6. Die Bundeskanzlerin und die Regierungschefinnen und Regierungschefs der Länder bekräftigen ihren Dank an die Kirchen und Religionsgemeinschaften, die mit dem notwendigen Verzicht auf die öffentliche Durchführung von Gottesdiensten und Gebetsveranstaltungen trotz hoher Feiertage in den vergangenen Wochen einen wichtigen Beitrag geleistet haben, um die Verbreitung des Coronavirus einzudämmen. Die jetzt auch durch diese Maßnahmen erreichten Erfolge lassen daher eine schrittweise Lockerung der Maßnahmen zu. Auch aufgrund des besonderen Schutzes der Freiheit der Religionsausübung im Grundgesetz ist es im Zuge der
Überprüfung der beschränkenden Maßnahmen geboten, Versammlungen zur Religionsausübung wieder zu ermöglichen, soweit bei ihrer Durchführung den besonderen Anforderungen des Infektionsschutzes Rechnung getragen wird.
Vor dem Hintergrund des partnerschaftlichen Verhältnisses von Staat und Religionsgemeinschaften in Deutschland haben Länder und Bundesinnenminister mit den Kirchen und großen Religionsgemeinschaften deren umfassende Konzepte für die Durchführung von Gottesdiensten und religiösen Handlungen unter Beachtung des Infektionsschutzes vorbesprochen und hieraus eine Übersicht hinsichtlich der von den Kirchen und Religionsgemeinschaften vorgesehenen Maßnahmen erstellt.
Versammlungen zur Religionsausübung (Gottesdienste und Gebetsveranstaltungen) sollen fortan wieder stattfinden können. Für Weltanschauungsgemeinschaften gelten die Ausführungen entsprechend. Die Einzelheiten regeln die Länder.

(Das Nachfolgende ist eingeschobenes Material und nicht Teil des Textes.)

[src/rtl/ecw_pkg.sv]
// Shared types and constants for the Euler circuit walk block.
// Used by ecw_adj and euler_circuit_walk_core; depends on nothing else.
`default_nettype none

package ecw_pkg;

  // Width of a vertex number on the stream ports and in the stores.
  localparam int VERTEX_W = 3;
  // Byte-padded width of the stream data buses.
  localparam int TDATA_W = 8;

  // Walk sequencer states.
  typedef enum logic [2:0] {
    ST_IDLE,
    ST_WALK,
    ST_POP,
    ST_EMIT_RD,
    ST_EMIT_LD
  } state_t;

  // Operations on the adjacency matrix.
  typedef enum logic [1:0] {
    ADJ_NOP,
    ADJ_ADD,
    ADJ_TAKE
  } adj_op_t;

  // Command into the adjacency unit; a also selects the row that is scanned.
  typedef struct packed {
    adj_op_t               op;
    logic [VERTEX_W-1:0]   a;
    logic [VERTEX_W-1:0]   b;
  } adj_cmd_t;

  // Status from the adjacency unit.
  typedef struct packed {
    logic                  found;
    logic [VERTEX_W-1:0]   nb;
    logic                  edges_left;
  } adj_stat_t;

endpackage

`default_nettype wire

[src/rtl/euler_circuit_walk_core.sv]
// Euler circuit walk: an add-edge beat gives no result. A run beat walks the graph,
// pushing a vertex for each edge taken and popping dead ends into the circuit store,
// then emits the circuit; every pop but the final one and every result emitted goes
// through a registered read of the single-port walk stack or circuit store.
// Reset is synchronous: it clears the graph, the sequencer and the output valid;
// the stack and circuit store are not cleared and are only read after being written.
`default_nettype none

module euler_circuit_walk_core #(
  parameter int VERTICES    = 8,
  parameter int STACK_DEPTH = 32
) (
  input  wire                             clk,
  input  wire                             rst,
  input  wire                             s_axis_tvalid,
  output logic                            s_axis_tready,
  // [2:0] first_vertex, [5:3] second_vertex, [7:6] zero
  input  wire  [ecw_pkg::TDATA_W-1:0]     s_axis_tdata,
  // [0] kind
  input  wire                             s_axis_tuser,
  output logic                            m_axis_tvalid,
  input  wire                             m_axis_tready,
  // [2:0] vertex, [7:3] zero
  output logic [ecw_pkg::TDATA_W-1:0]     m_axis_tdata,
  output logic                            m_axis_tlast,
  // [0] edges_left
  output logic                            m_axis_tuser
);

  localparam int VTW = ecw_pkg::VERTEX_W;
  localparam int DW  = $clog2(STACK_DEPTH + 1);
  localparam int IW  = $clog2(STACK_DEPTH);

  ecw_pkg::state_t    state;
  ecw_pkg::state_t    state_next;
  ecw_pkg::adj_cmd_t  cmd;
  ecw_pkg::adj_stat_t stat;

  logic [VTW-1:0] walk_stack [STACK_DEPTH];
  logic [VTW-1:0] circuit_store [STACK_DEPTH];
  logic [VTW-1:0] stack_rd;
  logic [VTW-1:0] store_rd;

  logic [DW-1:0]  depth;
  logic [DW-1:0]  clen;
  logic [VTW-1:0] top;
  logic [IW-1:0]  idx;

  logic           in_beat;
  logic           can_push;
  logic           out_free;
  logic           stack_we;
  logic [IW-1:0]  stack_wa;
  logic [VTW-1:0] stack_wd;
  logic           stack_re;
  logic           store_we;
  logic           store_re;
  logic           out_load;

  assign s_axis_tready = (state == ecw_pkg::ST_IDLE);
  assign in_beat       = s_axis_tvalid && s_axis_tready;
  assign out_free      = !m_axis_tvalid || m_axis_tready;
  assign can_push      = stat.found && (depth < DW'(STACK_DEPTH));

  ecw_adj #(
    .VERTICES(VERTICES)
  ) u_adj (
    .clk  (clk),
    .rst  (rst),
    .cmd  (cmd),
    .stat (stat)
  );

  // Next state of the walk sequencer.
  always_comb begin
    state_next = state;
    case (state)
      ecw_pkg::ST_IDLE: begin
        if (in_beat && s_axis_tuser) state_next = ecw_pkg::ST_WALK;
      end
      ecw_pkg::ST_WALK: begin
        if (can_push) begin
          state_next = ecw_pkg::ST_WALK;
        end else if (depth == DW'(1)) begin
          state_next = ecw_pkg::ST_EMIT_RD;
        end else begin
          state_next = ecw_pkg::ST_POP;
        end
      end
      ecw_pkg::ST_POP:     state_next = ecw_pkg::ST_WALK;
      ecw_pkg::ST_EMIT_RD: state_next = ecw_pkg::ST_EMIT_LD;
      ecw_pkg::ST_EMIT_LD: begin
        if (out_free) begin
          state_next = (idx == '0) ? ecw_pkg::ST_IDLE : ecw_pkg::ST_EMIT_RD;
        end
      end
      default: state_next = ecw_pkg::ST_IDLE;
    endcase
  end

  // Per-state control of the adjacency unit, stores and output register.
  always_comb begin
    cmd.op   = ecw_pkg::ADJ_NOP;
    cmd.a    = top;
    cmd.b    = s_axis_tdata[2*VTW-1:VTW];
    stack_we = 1'b0;
    stack_wa = IW'(depth);
    stack_wd = stat.nb;
    stack_re = 1'b0;
    store_we = 1'b0;
    store_re = 1'b0;
    out_load = 1'b0;
    case (state)
      ecw_pkg::ST_IDLE: begin
        cmd.a    = s_axis_tdata[VTW-1:0];
        stack_wa = '0;
        stack_wd = s_axis_tdata[VTW-1:0];
        if (in_beat && !s_axis_tuser) cmd.op = ecw_pkg::ADJ_ADD;
        if (in_beat && s_axis_tuser)  stack_we = 1'b1;
      end
      ecw_pkg::ST_WALK: begin
        if (can_push) begin
          cmd.op   = ecw_pkg::ADJ_TAKE;
          stack_we = 1'b1;
        end else begin
          store_we = (clen < DW'(STACK_DEPTH));
          stack_re = (depth != DW'(1));
        end
      end
      ecw_pkg::ST_EMIT_RD: store_re = 1'b1;
      ecw_pkg::ST_EMIT_LD: out_load = out_free;
      default: ;
    endcase
  end

  // Walk stack: one write or one registered read per cycle.
  always_ff @(posedge clk) begin
    if (stack_we) walk_stack[stack_wa] <= stack_wd;
  end

  always_ff @(posedge clk) begin
    if (stack_re) stack_rd <= walk_stack[IW'(depth - DW'(2))];
  end

  // Circuit store: dead-end vertices in pop order, read back in reverse.
  always_ff @(posedge clk) begin
    if (store_we) circuit_store[IW'(clen)] <= top;
  end

  always_ff @(posedge clk) begin
    if (store_re) store_rd <= circuit_store[idx];
  end

  // Sequencer state and walk counters.
  always_ff @(posedge clk) begin
    if (rst) begin
      state <= ecw_pkg::ST_IDLE;
      depth <= '0;
      clen  <= '0;
    end else begin
      state <= state_next;
      case (state)
        ecw_pkg::ST_IDLE: begin
          if (in_beat && s_axis_tuser) begin
            depth <= DW'(1);
            clen  <= '0;
          end
        end
        ecw_pkg::ST_WALK: begin
          if (can_push) begin
            depth <= depth + DW'(1);
          end else begin
            depth <= depth - DW'(1);
            if (store_we) clen <= clen + DW'(1);
          end
        end
        default: ;
      endcase
    end
  end

  // Top-of-stack vertex and the emit index.
  always_ff @(posedge clk) begin
    case (state)
      ecw_pkg::ST_IDLE: begin
        if (in_beat && s_axis_tuser) top <= s_axis_tdata[VTW-1:0];
      end
      ecw_pkg::ST_WALK: begin
        if (can_push) begin
          top <= stat.nb;
        end else if (depth == DW'(1)) begin
          idx <= store_we ? IW'(clen) : IW'(clen - DW'(1));
        end
      end
      ecw_pkg::ST_POP: top <= stack_rd;
      ecw_pkg::ST_EMIT_LD: begin
        if (out_free && (idx != '0)) idx <= idx - IW'(1);
      end
      default: ;
    endcase
  end

  // Output register: holds a result beat until the sink takes it.
  always_ff @(posedge clk) begin
    if (rst) begin
      m_axis_tvalid <= 1'b0;
    end else if (out_load) begin
      m_axis_tvalid <= 1'b1;
    end else if (m_axis_tready) begin
      m_axis_tvalid <= 1'b0;
    end
  end

  always_ff @(posedge clk) begin
    if (out_load) begin
      m_axis_tdata <= ecw_pkg::TDATA_W'(store_rd);
      m_axis_tlast <= (idx == '0);
      m_axis_tuser <= (idx == '0) && stat.edges_left;
    end
  end

`ifndef SYNTHESIS
  a_depth_bound: assert property (@(posedge clk) disable iff (rst)
    depth <= DW'(STACK_DEPTH))
    else $error("walk stack depth beyond its size");

  a_clen_bound: assert property (@(posedge clk) disable iff (rst)
    clen <= DW'(STACK_DEPTH))
    else $error("circuit length beyond the store size");

  a_walk_nonempty: assert property (@(posedge clk) disable iff (rst)
    (state == ecw_pkg::ST_WALK || state == ecw_pkg::ST_POP) |-> (depth != '0))
    else $error("walking with an empty stack");

  a_flag_on_last: assert property (@(posedge clk) disable iff (rst)
    (m_axis_tvalid && m_axis_tuser) |-> m_axis_tlast)
    else $error("edges_left flag on a beat that is not last");

  a_run_ends_last: assert property (@(posedge clk) disable iff (rst)
    ($past(state) == ecw_pkg::ST_EMIT_LD && state == ecw_pkg::ST_IDLE) |->
      (m_axis_tvalid && m_axis_tlast))
    else $error("run finished without a last beat");
`endif

endmodule

`default_nettype wire

[src/rtl/ecw_adj.sv]
// Adjacency bit matrix with its lowest-neighbor scan and an edge counter.
// Depends on ecw_pkg for the command and status types.
`default_nettype none

module ecw_adj #(
  parameter int VERTICES = 8
) (
  input  wire              clk,
  input  wire              rst,
  input  ecw_pkg::adj_cmd_t cmd,
  output ecw_pkg::adj_stat_t stat
);

  localparam int VW = (VERTICES > 1) ? $clog2(VERTICES) : 1;
  localparam int EW = $clog2(VERTICES * (VERTICES - 1) / 2 + 1);

  logic [VERTICES-1:0] rows [VERTICES];
  logic [EW-1:0]       edge_cnt;

  logic                a_in_range;
  logic                b_in_range;
  logic [VW-1:0]       ai;
  logic [VW-1:0]       bi;
  logic [VW-1:0]       nbi;
  logic [VERTICES-1:0] row_rd;
  logic                found;
  logic [ecw_pkg::VERTEX_W-1:0] nb;
  logic                add_ok;
  logic                add_new;
  logic                take_ok;

  // Row select: the addressed vertex may lie beyond the graph.
  assign a_in_range = 32'(cmd.a) < VERTICES;
  assign b_in_range = 32'(cmd.b) < VERTICES;
  assign ai         = VW'(cmd.a);
  assign bi         = VW'(cmd.b);
  assign row_rd     = a_in_range ? rows[ai] : '0;

  // Lowest set bit of the selected row.
  always_comb begin
    found = 1'b0;
    nb    = '0;
    for (int k = VERTICES - 1; k >= 0; k--) begin
      if (row_rd[k]) begin
        found = 1'b1;
        nb    = ecw_pkg::VERTEX_W'(k);
      end
    end
  end

  assign nbi     = VW'(nb);
  assign add_ok  = (cmd.op == ecw_pkg::ADJ_ADD) && a_in_range && b_in_range &&
                   (cmd.a != cmd.b);
  assign add_new = add_ok && !row_rd[bi];
  assign take_ok = (cmd.op == ecw_pkg::ADJ_TAKE) && found;

  // Matrix update: an add sets both mirror bits, a take clears both.
  always_ff @(posedge clk) begin
    if (rst) begin
      for (int r = 0; r < VERTICES; r++) begin
        rows[r] <= '0;
      end
    end else begin
      if (add_ok) begin
        rows[ai][bi] <= 1'b1;
        rows[bi][ai] <= 1'b1;
      end
      if (take_ok) begin
        rows[ai][nbi] <= 1'b0;
        rows[nbi][ai] <= 1'b0;
      end
    end
  end

  // The edge count stands in for an OR over the whole matrix.
  always_ff @(posedge clk) begin
    if (rst) begin
      edge_cnt <= '0;
    end else if (add_new) begin
      edge_cnt <= edge_cnt + EW'(1);
    end else if (take_ok) begin
      edge_cnt <= edge_cnt - EW'(1);
    end
  end

  assign stat.found      = found;
  assign stat.nb         = nb;
  assign stat.edges_left = (edge_cnt != '0);

endmodule

`default_nettype wire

7. Spielplätze können mit Auflagen wieder geöffnet werden, um Familien neben Grünanlagen und Parks zusätzliche Aufenthaltsmöglichkeiten im öffentlichen Raum zu bieten.
8. Unter Auflagen zur Hygiene, zur Steuerung des Zutritts und zur Vermeidung von Warteschlangen können folgende Kultureinrichtungen wieder geöffnet werden:
a. Museen, Ausstellungen und Galerien
b. Gedenkstätten, sowie
c. zoologische und botanische Gärten.
Voraussetzung ist, insbesondere bei kleinen und historischen Gebäuden, dass diese Auflagen räumlich und personell umgesetzt werden können. Die Beauftragte für Kultur und Medien wird gebeten, kurzfristig ein Förderprogramm in Höhe von zunächst 10 Mio. € für corona-bedingte Umbaumaßnahmen in kleinen und mittleren Museen aufzulegen.
9. Der Chef des Bundeskanzleramts und die Chefinnen und Chefs der Staats- und Senatskanzleien werden beauftragt, auf der Grundlage der Empfehlungen der jeweiligen Fachministerkonferenzen Beschlussvorschläge für den 6. Mai zur schrittweisen weiteren Öffnung von Schulen, zur weiteren Öffnung von
Kinderbetreuungsangeboten und zur schrittweisen Wiederaufnahme des Sportbetriebes zu erarbeiten.
10. Die zuständigen Fachministerkonferenzen werden beauftragt, bis zu der auf den 6. Mai folgenden Konferenz der Bundeskanzlerin mit den Regierungschefinnen und -chefs der Länder Vorschläge für Rahmenbedingungen schrittweiser Öffnungen von Gastronomie- und Tourismusangeboten und für die weiteren Kultureinrichtungen vorzubereiten.